Many histories of the decades following World War II describe this period as the “apex of American liberalism.” My book shows how the literary writing and civic culture of these decades in fact saw the development of a new type of liberalism–one that turned against the basic assumptions of New Deal reform and the legacy of the long Progressive era. To explore this major shift in American political culture, I examine the work of Vladimir Nabokov, Patricia Highsmith, Ralph Ellison, Walker Percy, and more than two dozen other writers and intellectuals. I read their work alongside major transformations in twentieth-century society. These transformations include the formation of new “aestheticized” models of civic society; the professionalization of psychology and the popularization of psychoanalysis; the reception of French existentialism; shifts in corporate management theory away from Fordism and Taylorism; and the rise of an “independence regime” in US political culture.
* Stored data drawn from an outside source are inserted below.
Design fft_4pt, start of the top module:
module fft_4pt #(
    parameter DATA_WIDTH = 16
) (
    input clk,
    input rst_n,
    input data_valid_in,
    input  signed [DATA_WIDTH-1:0] x0_r,
    input  signed [DATA_WIDTH-1:0] x0_i,
    input  signed [DATA_WIDTH-1:0] x1_r,
    input  signed [DATA_WIDTH-1:0] x1_i,
    input  signed [DATA_WIDTH-1:0] x2_r,
    input  signed [DATA_WIDTH-1:0] x2_i,
    input  signed [DATA_WIDTH-1:0] x3_r,
    input  signed [DATA_WIDTH-1:0] x3_i,
    output data_valid_out,
    output signed [DATA_WIDTH+1:0] X0_r,
    output signed [DATA_WIDTH+1:0] X0_i,
    output signed [DATA_WIDTH+1:0] X1_r,
    output signed [DATA_WIDTH+1:0] X1_i,
    output signed [DATA_WIDTH+1:0] X2_r,
    output signed [DATA_WIDTH+1:0] X2_i,
    output signed [DATA_WIDTH+1:0] X3_r,
    output signed [DATA_WIDTH+1:0] X3_i
);
make LEC_CHECK=0 ABC_AREA=0 CAP_MARGIN=40 CELL_PAD_IN_SITES_DETAIL_PLACEMENT=0 CORE_MARGIN=9 CORE_UTILIZATION=34 GPL_TIMING_DRIVEN=0 MAX_ROUTING_LAYER=met4 MIN_ROUTING_LAYER=met1 PLACE_DENSITY_LB_ADDON=0.27 SLEW_MARGIN=20 finish   # period 4.86 ns
run.sh (not shown) runs the stock make flow with config.mk's settings and CLKGATE_MAP_FILE=.
The starting point passed the timing, DRC and antenna checks.
Next try:
--- a/flow/config.mk
+++ b/flow/config.mk
@@ -8,10 +8,11 @@
 export ABC_AREA = 0
-export CAP_MARGIN = 40
+export CAP_MARGIN = 20
 export CELL_PAD_IN_SITES_DETAIL_PLACEMENT = 0
-export CORE_MARGIN = 9
-export CORE_UTILIZATION = 34
-export GPL_TIMING_DRIVEN = 0
+export CORE_MARGIN = 2
+export CORE_UTILIZATION = 68
+export CTS_CLUSTER_SIZE = 35
+export GPL_TIMING_DRIVEN = 1
 export MAX_ROUTING_LAYER = met4
 export MIN_ROUTING_LAYER = met1
-export PLACE_DENSITY_LB_ADDON = 0.27
+export SETUP_SLACK_MARGIN = 1.11
 export SLEW_MARGIN = 20
Effect:
- The new run completed without violations
- final cell count went down by 15%
- clock skew went down by 0.0077 ns
- power went down by 1.5%
- wire length went down by 4.9%
- worst setup slack improves by 0.20 ns
- worst hold slack improves by 0.090 ns
- count of clock-buffer cells in the layout went down by 3
- die area went down by 54%
Next try:
==> flow/config.mk (replaced) <==
export PLATFORM = sky130hd
export DESIGN_NAME = fft_4pt
export DESIGN_NICKNAME = fft_4pt
export VERILOG_FILES = /design/flow/design.v
export SDC_FILE = /design/flow/constraint.sdc
export NUM_CORES = 4
export LEC_CHECK = 0
export CAP_MARGIN = 20
export CORE_MARGIN = 2
export CORE_UTILIZATION = 40
export SLEW_MARGIN = 20
==> flow/constraint.sdc (replaced) <==
create_clock -name core_clock -period 2.83 [get_ports {clk}]
set_input_delay 0.5660 -clock core_clock [delete_from_list [all_inputs] [get_ports {clk}]]
set_output_delay 0.5660 -clock core_clock [all_outputs]
set_load 0.01 [all_outputs]
Outcome:
- clock-buffer cell count falls by 3
- clock power grows by 78%
- area after synthesis does not change
- synthesized cell count stays the same
- total power came out higher by 73%
- sequential share of layout area fell by 1.2 points
- final cell count rose by 12%
Next try:
==> flow/constraint.sdc (replaced) <==
create_clock -name core_clock -period 3.0 [get_ports {clk}]
set_input_delay 0.6000 -clock core_clock [delete_from_list [all_inputs] [get_ports {clk}]]
set_output_delay 0.6000 -clock core_clock [all_outputs]
set_load 0.01 [all_outputs]
Total power went down by about 7%.
Register-to-register slack improved by 0.11 ns.
Worst hold slack stays flat.
Cell area falls by about 0.9%.
Clock power came out lower by 9.1%.
Via count stays flat.
Sequential share of layout area rose by 0.30 points.
Clock skew drops by 0.0050 ns.
Setup slack gains 0.11 ns.
Final cell count decreases by 0.75%.
Global-route usage stays flat.
Next try:
--- a/flow/config.mk
+++ b/flow/config.mk
@@ -9,3 +9,4 @@
 export CORE_MARGIN = 2
-export CORE_UTILIZATION = 40
+export CORE_UTILIZATION = 66
+export CTS_CLUSTER_DIAMETER = 100
 export SLEW_MARGIN = 20
==> flow/constraint.sdc (replaced) <==
create_clock -name core_clock -period 1.57 [get_ports {clk}]
set_input_delay 0.3140 -clock core_clock [delete_from_list [all_inputs] [get_ports {clk}]]
set_output_delay 0.3140 -clock core_clock [all_outputs]
set_load 0.01 [all_outputs]
This time the run ended with an error in 4_1_cts.
Die size goes down by well over a third.
Synthesized cell count stays the same.
Area after synthesis does not change.
Next try:
--- a/flow/config.mk
+++ b/flow/config.mk
@@ -9,4 +9,4 @@
 export CORE_MARGIN = 2
-export CORE_UTILIZATION = 66
-export CTS_CLUSTER_DIAMETER = 100
-export SLEW_MARGIN = 20
+export CORE_UTILIZATION = 40
+export PLACE_DENSITY_LB_ADDON = 0.15
+export SLEW_MARGIN = 35
==> flow/constraint.sdc (replaced) <==
create_clock -name core_clock -period 3.0 [get_ports {clk}]
set_input_delay 0.6000 -clock core_clock [delete_from_list [all_inputs] [get_ports {clk}]]
set_output_delay 0.6000 -clock core_clock [all_outputs]
set_load 0.01 [all_outputs]
Effect: The new run completed with no timing, DRC or antenna violations; synthesized area is unchanged; die size grows by 63%; synthesized cell count does not change.
Power and IR drop assume default switching activity.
Land of Tomorrow puts literary studies in conversation with intellectual history and political theory. For instance, in the book’s third chapter, I show how many liberal thinkers borrowed from the psychological professions–and the theories of psychoanalysis–to understand poverty, crime, and mass conformity. This use of psychological templates influenced public intellectuals, novelists, and even the techniques of early television. As a result, collective behaviors were often recast as phenomena of a private psychological realm, and many liberals neglected the structural conditions of inequality by attending instead to the private lives of supposedly deviant and neurotic peoples. These liberals also recast possible social interventions after the image of therapy. I track this new way of thinking across work by several writers, including Patricia Highsmith and Richard Yates, as well as the television series Alfred Hitchcock Presents.

Each chapter of Land of Tomorrow moves between the granular features of individual cultural works and wider changes in the structures of thought and feeling in postwar America. By moving between the granular and the structural, Land of Tomorrow shows how a diverse body of postwar thought gave cultural prestige to political sensibilities that betrayed the reformist impulses of an earlier era of American liberalism.
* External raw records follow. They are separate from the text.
== run 1 ==
// arbiter_puf
module arbiter_puf #(parameter challenge_size = 8, response_width = 24)
					(input logic [challenge_size-1 : 0] challenge,
					input logic clk, reset,
					output logic [response_width-1 : 0] response);
==> flow/config.mk <==
export PLATFORM = sky130hd
export DESIGN_NAME = arbiter_puf
export DESIGN_NICKNAME = arbiter_puf
export VERILOG_FILES = /design/flow/design.v
export SDC_FILE = /design/flow/constraint.sdc
export NUM_CORES = 4
export LEC_CHECK = 0
export CAP_MARGIN = 20
export CORE_MARGIN = 2
export CORE_UTILIZATION = 68
export SLEW_MARGIN = 20
==> flow/constraint.sdc <==
create_clock -name core_clock -period 8.86 [get_ports {clk}]
set_input_delay 1.7720 -clock core_clock [delete_from_list [all_inputs] [get_ports {clk}]]
set_output_delay 1.7720 -clock core_clock [all_outputs]
set_load 0.01 [all_outputs]
run.sh (not shown) runs the stock make flow with config.mk's settings and CLKGATE_MAP_FILE=.
--- input diff run 1..run 2 ---
Settings: TNS_END_PERCENT newly set to 5; SETUP_SLACK_MARGIN newly set to 0.93; CORE_UTILIZATION changed from 68 to 57; the clock period (ns, I/O delays scaled along) changed from 8.86 to 3.76.
## What came out
The routed wire length of run 2 exceeds that of run 1 by about 4%. Die area: run 2 vs run 1 up about 20%. Compared with run 1, run 2 ends up with a larger final cell area. Setup slack: run 2 less than run 1. Cmp run 2 vs run 1: routed length on met1 higher in run 2. Total number of vias of run 2 is on par with run 1.
--- input diff run 2..run 3 ---
Settings: CORE_UTILIZATION now 65, was 57; CAP_MARGIN now 0, was 20; HOLD_SLACK_MARGIN now 0.29, previously not set.
Both conditions hold for run 3: the flow ran to the end and the final layout passed the timing, DRC and antenna checks.
The die of run 3 is smaller than the one used in run 2.
Compared with run 2, run 3 shows a higher starting utilization of the core area.
Sequential share of layout area: run 3 > run 2
Comparing run 3 with run 2, the non-clock buffer contribution to total cell area came out essentially unchanged.
Largest net degree at the start of global routing went down by a few percent going from run 2 to run 3.
Per the comparison of run 3 with run 2, post-synthesis share of cell area spent on full adders, half adders and majority gates flat, register-to-register slack up 0.12 ns.
Sort run 3 and run 2 by cell area after layout desc -> top: run 2
Run 3 against run 2: combinational power moved down, pin slew with the least headroom to its limit moved up, number of nets in the layout level.
## Diff of input files: run 4 against run 3
Settings: HOLD_SLACK_MARGIN removed (was 0.29); TNS_END_PERCENT removed (was 5); CORE_UTILIZATION changed from 65 to 40; SETUP_SLACK_MARGIN removed (was 0.93); CAP_MARGIN changed from 0 to 20; the clock period (ns, I/O delays scaled along) changed from 3.76 to 8.0.
[summary]
- Run 4 finished all stages; the layout is clean.
- Every stage of the flow completed for run 3, and the final layout passed the timing, DRC and antenna checks.
- Worst hold slack was lower in the run labelled run 4.
- Changes observed in run 4 relative to run 3: total wirelength of the detailed-routed design went up 2.7%, area after detailed placement went up about 1%, number of nets in the layout neither gained nor lost much.
- Global-route usage: run 4 < run 3
- Run 3 has a lower wire length on met1 than run 4.

Starting RTL as in the previous note.
clock: 2.15 ns
lec_check: 0
cap_margin: 20
core_margin: 2
core_utilization: 72
cts_cluster_size: 19
place_density_lb_addon: 0.01
setup_slack_margin: 0.62
slew_margin: 20
The baseline produced a clean layout.
Then changed:
- ABC_AREA: default -> 1
- CAP_MARGIN: 20 -> 30
- CTS_CLUSTER_DIAMETER: default -> 227
- CTS_CLUSTER_SIZE: 19 -> 15
- GPL_ROUTABILITY_DRIVEN: default -> 0
- HOLD_SLACK_MARGIN: default -> 0.29
- SETUP_SLACK_MARGIN: 0.62 -> 0.57
- SLEW_MARGIN: 20 -> 40
What happened: Flip-flop count is unchanged; sequential share of layout area came out higher by 1.1 points; maximum frequency came out higher by 1.0%; design area came out lower by 2.2%; final cell count barely changes; critical path depth is unchanged; total power came out lower by 12%; clock-buffer cell count came out lower by 217.
Then changed:
- ABC_AREA: 1 -> default
- CELL_PAD_IN_SITES_DETAIL_PLACEMENT: default -> 0
- CELL_PAD_IN_SITES_GLOBAL_PLACEMENT: default -> 0
- CTS_CLUSTER_DIAMETER: 227 -> default
- CTS_CLUSTER_SIZE: 15 -> 70
- GPL_ROUTABILITY_DRIVEN: 0 -> default
- GPL_TIMING_DRIVEN: default -> 1
- HOLD_SLACK_MARGIN: 0.29 -> default
- MAX_ROUTING_LAYER: default -> met5
- MIN_ROUTING_LAYER: default -> met1
- PLACE_DENSITY_LB_ADDON: 0.01 -> 0.0
- SETUP_SLACK_MARGIN: 0.57 -> 0.55
After rerunning: Worst hold slack gets worse by 0.21 ns; setup slack gets worse by 0.041 ns; wire length goes up slightly; cell area goes up by a few percent; count of clock-buffer cells in the layout increases by 241; final cell count rose slightly; area after synthesis is about the same; combinational power came out lower by about a fifth.
Then changed:
- CAP_MARGIN: 30 -> 0
- CELL_PAD_IN_SITES_DETAIL_PLACEMENT: 0 -> default
- CELL_PAD_IN_SITES_GLOBAL_PLACEMENT: 0 -> default
- CORE_ASPECT_RATIO: default -> 0.71
- CTS_CLUSTER_DIAMETER: default -> 359
- CTS_CLUSTER_SIZE: 70 -> 19
- GPL_TIMING_DRIVEN: 1 -> default
- MAX_ROUTING_LAYER: met5 -> default
- MIN_ROUTING_LAYER: met1 -> default
- SETUP_SLACK_MARGIN: 0.55 -> 0.62
- SLEW_MARGIN: 40 -> 20
What happened:
- The changed run ran to the end with no violations
- final area decreases by a few percent
- hold slack gains 0.022 ns
- die area is about the same
- clock-buffer cell count decreases by 332
Then changed:
- CAP_MARGIN: 0 -> 20
- CORE_ASPECT_RATIO: 0.71 -> default
- CTS_CLUSTER_DIAMETER: 359 -> default
- CTS_CLUSTER_SIZE: 19 -> 57
The changed run went through all stages and came out clean.
Total power rose by 23%.
Area after synthesis stays the same.
Core utilization rose by 2.8 points.

Starting RTL as in the previous note.
==> flow/config.mk <==
export PLATFORM = sky130hd
export DESIGN_NAME = arbiter_puf
export DESIGN_NICKNAME = arbiter_puf
export VERILOG_FILES = /design/flow/design.v
export SDC_FILE = /design/flow/constraint.sdc
export NUM_CORES = 4
export LEC_CHECK = 0
export CAP_MARGIN = 35
export CELL_PAD_IN_SITES_DETAIL_PLACEMENT = 0
export CELL_PAD_IN_SITES_GLOBAL_PLACEMENT = 0
export CORE_MARGIN = 5
export CORE_UTILIZATION = 72
export CTS_CLUSTER_SIZE = 70
export GPL_TIMING_DRIVEN = 1
export MAX_ROUTING_LAYER = met5
export MIN_ROUTING_LAYER = met1
export SETUP_SLACK_MARGIN = 0.67
export SLEW_MARGIN = 20
==> flow/constraint.sdc <==
create_clock -name core_clock -period 2.25 [get_ports {clk}]
set_input_delay 0.4500 -clock core_clock [delete_from_list [all_inputs] [get_ports {clk}]]
set_output_delay 0.4500 -clock core_clock [all_outputs]
set_load 0.01 [all_outputs]
Change:
Settings changed: ABC_AREA set to 0, CORE_MARGIN 5 to 2, CORE_UTILIZATION 72 to 71, CTS_CLUSTER_SIZE 70 to 58, SETUP_SLACK_MARGIN 0.67 to not set.
Clock period 2.25 ns to 5.07 ns, I/O delays scaled along.
The changed run went through all stages and came out clean.
Count of clock-buffer cells in the layout increases by 14.
Via count decreases by 1.0%.
Design area decreases by 0.63%.
Final cell count decreases by 0.39%.
Global-route usage decreases by 0.23 points.
Hold slack gets better by 0.29 ns.

== v7 ==
arbiter_puf again, from the RTL that the note above started with.
clock: 8.0 ns
lec_check: 0
abc_area: 1
cap_margin: 20
cell_pad_in_sites_global_placement: 1
core_margin: 2
core_utilization: 59
cts_cluster_diameter: 30
gpl_routability_driven: 0
slew_margin: 0
tns_end_percent: 30
Input-level comparison between v51 and v7:
- a change of CTS_CLUSTER_DIAMETER from 30 to 27
- an added CTS_CLUSTER_SIZE of 33
- an added CELL_PAD_IN_SITES_DETAIL_PLACEMENT of 1
## What came out
v51 | stages: all done | timing, DRC, antenna: all pass. The post-CTS clock slew at the launch and capture registers of the worst setup and hold paths was comparable across v7 and v51. Per the comparison of v51 with v7, leakage power went up; worst setup slack -0.12 ns; ratio of final minimum period to clock period increased by 1.5 points relative to the old numbers. Diff v7 -> v51: final instance area went up by 4800 um2, reported sequential group power was more or less identical, worst setup slack after placement went down by 0.094 ns, area growth from synthesis to layout went up by 2.5 points. On register-to-register slack, v7 beats v51. The higher met2 track demand over resource came out of v51.
The inputs of v48 differ from those of v51 as listed below.
- changing CTS_CLUSTER_DIAMETER from 27 to 227
- removing CELL_PAD_IN_SITES_DETAIL_PLACEMENT (formerly 1)
- removing GPL_ROUTABILITY_DRIVEN (formerly 0)
- changing SLEW_MARGIN from 0 to 20
- removing CELL_PAD_IN_SITES_GLOBAL_PLACEMENT (formerly 1)
- changing CORE_UTILIZATION from 59 to 72
- removing TNS_END_PERCENT (formerly 30)
- removing CTS_CLUSTER_SIZE (formerly 33)
- changing the clock period (ns, I/O delays scaled along) from 8.0 to 2.15
--- outcome ---
- v51 has a higher largest net degree at the start of global routing than v48.
- Summary — die size, v48 relative to v51: lower, by 59,000 um2.
- Diff v51 -> v48: clock network power increased by 73% relative to the old numbers, number of antenna cells inserted decreased by 1 relative to the old numbers, post-synthesis chip area from yosys closely matched the old numbers.
- For v51, the highest routed metal layer was met4, unlike v48, where it was met5.
- The final reports for v48 and v51 show area of all placed cells without fillers lower in the former.
The inputs of v26 differ from those of v48 as listed below.
- GPL_ROUTABILITY_DRIVEN: unset -> 0
- CTS_CLUSTER_SIZE: unset -> 15
- SLEW_MARGIN: 20 -> 10
- CAP_MARGIN: 20 -> 40
- PLACE_DENSITY_LB_ADDON: unset -> 0.01
- HOLD_SLACK_MARGIN: unset -> 0.29
- SETUP_SLACK_MARGIN: unset -> 0.57
==> results <==
- For the routed wire length, v26 came in 3.0% lower than v48 did.
- Relative to v48, the pin count of the biggest net entering global routing of v26 is lower by about 26%.
- Between v48 and v26, the non-clock buffer count is higher for v26.
- Relative to v48, the part of the power in the clock network of v26 is lower by 7.6 points.
- As far as final setup violation count goes, v48 and v26 are indistinguishable; the numbers are identical.
- Area fraction of clock buffers and clock inverters: v26 vs v48 down 2.3 points
- Lower sequential fraction of total cell area among v48 and v26: v48
What v23 does differently from v26 at the input level:
- a change of CAP_MARGIN from 40 to 20
- a change of SETUP_SLACK_MARGIN from 0.57 to 0.63
- a change of SLEW_MARGIN from 10 to 40
Findings:
v23 gives less register share of total power than v26 did.
Relative to v26, routed wire length increased by about 0.75% in v23.
Diff v23..v26 | maximum clock rate | negligible
For net switching fraction of the power, v26 and v23 come out practically identical.
Total power of v23 is higher than that of v26.
Changes observed in v23 relative to v26: number of cells traversed by the worst register-to-register path climbed 2, sequential share of layout area barely changed, portion of total power attributed to combinational logic climbed 0.4 points.
Here is what was changed in the inputs of v52 compared with v23.
- CTS_CLUSTER_SIZE changed from 15 to 57
- CAP_MARGIN changed from 20 to 5
- ABC_AREA removed (was 1)
- GPL_ROUTABILITY_DRIVEN removed (was 0)
- CTS_CLUSTER_DIAMETER removed (was 227)
- PLACE_DENSITY_LB_ADDON changed from 0.01 to 0.0
- SETUP_SLACK_MARGIN changed from 0.63 to 0.62
- CORE_ASPECT_RATIO newly set to 0.72
==> results <==
The final reports for v52 and v23 show arrival time of data at the critical path endpoint higher in the former.
Per the comparison of v52 with v23, die boundary height down about 15%; cell area after synthesis now sits at about the same level; setup slack after layout closely matched the old numbers; clock buffer and inverter area fraction after layout now larger; total power increased 13 mW.
v52 vs v23, final core utilization went up by 1.6 points.
Area share of buffers outside the clock network: v52 vs v23 down 0.21 points
Combinational fraction of design power: v52 < v23

arbiter_puf again, from the RTL that the note above started with.
Settings: LEC_CHECK=0, ABC_AREA=1, CAP_MARGIN=20, CORE_MARGIN=2, CORE_UTILIZATION=72, SLEW_MARGIN=20; clock period 5.48 ns.
The baseline ran to the end with no violations.
Next try:
Settings changed: ABC_AREA 1 to default, CORE_UTILIZATION 72 to 59, SETUP_SLACK_MARGIN from default to 0.97.
Clock period 5.48 ns to 3.76 ns, I/O delays scaled along.
Wire length is lower by 2.3%. Register-to-register slack got worse by 1.3 ns. Area after synthesis hardly moves. Sequential power rises by 46%. Clock skew barely changes. Global-route usage fell by 4.5 points. Setup slack is worse by 1.4 ns.
Next try:
Settings changed: CORE_UTILIZATION 59 to 72, PLACE_DENSITY from default to 0.39, SETUP_SLACK_MARGIN 0.97 to default.
Clock period 3.76 ns to 2.97 ns, I/O delays scaled along.
What happened: Final cell count decreases by a few percent. Setup slack gets worse by 0.73 ns. Via count increases slightly. Synthesized cell count stays the same.
Next try:
Settings changed: CORE_UTILIZATION 72 to 65, PLACE_DENSITY 0.39 to default, SETUP_SLACK_MARGIN from default to 0.74.
Clock period 2.97 ns to 4.4 ns, I/O delays scaled along.
Outcome: The new run went through all stages and came out clean; worst hold slack gets better by 0.35 ns; clock-buffer cell count falls by 11; critical path depth is unchanged; clock skew came out lower by 0.0093 ns; first-iteration DRC count went down by 5.3%; total power goes down by 32%; sequential cell count does not change; setup slack improves by 1.3 ns; via count shrinks by 1.3%; die size goes up by 11%; area after synthesis is unchanged.

== P ==
Starting RTL as in the previous note.
==> flow/config.mk <==
export PLATFORM = sky130hd
export DESIGN_NAME = arbiter_puf
export DESIGN_NICKNAME = arbiter_puf
export VERILOG_FILES = /design/flow/design.v
export SDC_FILE = /design/flow/constraint.sdc
export NUM_CORES = 4
export LEC_CHECK = 0
export CAP_MARGIN = 20
export CORE_MARGIN = 2
export CORE_UTILIZATION = 58
export HOLD_SLACK_MARGIN = -0.1
export SETUP_SLACK_MARGIN = 0.97
export SLEW_MARGIN = 20
==> flow/constraint.sdc <==
create_clock -name core_clock -period 3.76 [get_ports {clk}]
set_input_delay 0.7520 -clock core_clock [delete_from_list [all_inputs] [get_ports {clk}]]
set_output_delay 0.7520 -clock core_clock [all_outputs]
set_load 0.01 [all_outputs]
P did not stop at any stage, and its layout met the timing, DRC and antenna checks.
Edits applied to the flow inputs when going from P to Q:
# P
export LEC_CHECK = 0
export CAP_MARGIN = 20
export CORE_MARGIN = 2
export CORE_UTILIZATION = 58
export HOLD_SLACK_MARGIN = -0.1
export SETUP_SLACK_MARGIN = 0.97
export SLEW_MARGIN = 20
create_clock -name core_clock -period 3.76 [get_ports {clk}]
# Q
export LEC_CHECK = 0
export CAP_MARGIN = 20
export CORE_MARGIN = 2
export CORE_UTILIZATION = 65
export CTS_CLUSTER_DIAMETER = 384
export HOLD_SLACK_MARGIN = 0.29
export SETUP_SLACK_MARGIN = 0.93
export SLEW_MARGIN = 20
export TNS_END_PERCENT = 5
create_clock -name core_clock -period 3.76 [get_ports {clk}]
Notes after the runs:
- Q finished all stages; the layout is clean.
- Sequential share of layout area in Q vs P: up 0.16 points
- For final-layout clock buffer total, dividing the value from P by the value from Q gives 1.05.
- On internal power consumption, Q and P are neck and neck.
- Non-clock buffer contribution to total cell area: Q vs P — no meaningful difference
- Comparing the two runs side by side, Q comes out ahead of P on die footprint.
### Q -> R
# Q
export LEC_CHECK = 0
export CAP_MARGIN = 20
export CORE_MARGIN = 2
export CORE_UTILIZATION = 65
export CTS_CLUSTER_DIAMETER = 384
export HOLD_SLACK_MARGIN = 0.29
export SETUP_SLACK_MARGIN = 0.93
export SLEW_MARGIN = 20
export TNS_END_PERCENT = 5
create_clock -name core_clock -period 3.76 [get_ports {clk}]
# R
export LEC_CHECK = 0
export CAP_MARGIN = 20
export CORE_MARGIN = 2
export CORE_UTILIZATION = 29
export SLEW_MARGIN = 20
create_clock -name core_clock -period 3.86 [get_ports {clk}]
### Flow results
Between Q and R, the flow reports via count of the first global-routing pass decreasing by a few percent. Taking Q as the reference, in R routed length on met2 moved down; overall power of the completed layout moved down; initial antenna violation count moved up; total instance count after detailed placement moved up. Looking at worst min-delay path category, the register to register result is from Q; the primary input to register one comes from R. Power in the clock group ends up lower on Q. First-iteration DRC count is lower on R.
Input changes introduced in S (baseline for comparison: R):
# R
export LEC_CHECK = 0
export CAP_MARGIN = 20
export CORE_MARGIN = 2
export CORE_UTILIZATION = 29
export SLEW_MARGIN = 20
create_clock -name core_clock -period 3.86 [get_ports {clk}]
# S
export LEC_CHECK = 0
export CAP_MARGIN = 20
export CORE_MARGIN = 2
export CORE_UTILIZATION = 40
export SETUP_SLACK_MARGIN = 1.11
export SLEW_MARGIN = 20
create_clock -name core_clock -period 3.86 [get_ports {clk}]
==> comparison <==
Min fill cell total of the finished layout across R and S: S. On non-filler instance count after layout: S sits below R. Total power: S above R. When the final numbers for R and S were put side by side, the area added between synthesis and finish turned out to be greater in R. Worst setup slack after layout: S better than R. On worst slack on hold paths, R and S are neck and neck. | number of nets at the end of the flow | R vs S | ≈ equal |. R -> S: die area decreased by more than a quarter. Where total leakage power is concerned, R is better than S.
Changes in T relative to S:
# S
export LEC_CHECK = 0
export CAP_MARGIN = 20
export CORE_MARGIN = 2
export CORE_UTILIZATION = 40
export SETUP_SLACK_MARGIN = 1.11
export SLEW_MARGIN = 20
create_clock -name core_clock -period 3.86 [get_ports {clk}]
# T
export LEC_CHECK = 0
export CAP_MARGIN = 20
export CORE_MARGIN = 2
export CORE_UTILIZATION = 40
export SLEW_MARGIN = 20
create_clock -name core_clock -period 3.86 [get_ports {clk}]
### Flow results
- Looking at T and S, the area added between synthesis and finish is a wash.
- [compare] base=S new=T: headroom to the max-slew limit now sits at about the same level; per-cell via count in the routed design now sits at about the same level.
- Any difference in pin slew with the least headroom to its limit between S and T is small enough to ignore.
- Diff S -> T: core utilization about even, worst setup margin fell 540 ps, number of flip-flops and latches about even, wire length of the first global-routing pass about even.
Power is estimated from default activity; no workload was simulated.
For more about Land of Tomorrow, visit the book’s listing at Oxford University Press or Amazon. Here’s a PDF of the book’s Table of Contents.

The Comedy of Computation: Or, How I Stopped Worrying and Learned to Love Obsolescence

This recently completed manuscript began with an unexpected discovery: the computer’s first appearance on Broadway was in a romantic comedy, William Marchant’s The Desk Set (1955). I was surprised that comedy offered a cultural form for the computer, especially at such a relatively early point in the history of the technology. This anecdote in literary history led me to study the many other ways that forms of comedy have shaped the social history of computing. I found that comedy and computation have had a longstanding, if somewhat fractious, relationship. The two have been coming together since the earliest days of computing. What does it mean for comedy to provide a cultural form for the computer’s legibility in public space?

The social assimilation of computers–some scholars describe this process as becoming computational–has generated distinct forms of incongruity, conflict, and socioeconomic uncertainty. My book shows how comedy has provided resources for understanding and managing these incongruities. In other words, comedy has served as a phenomenological model for grappling with the integration of computing, even as that technology has produced sweeping changes throughout the social world.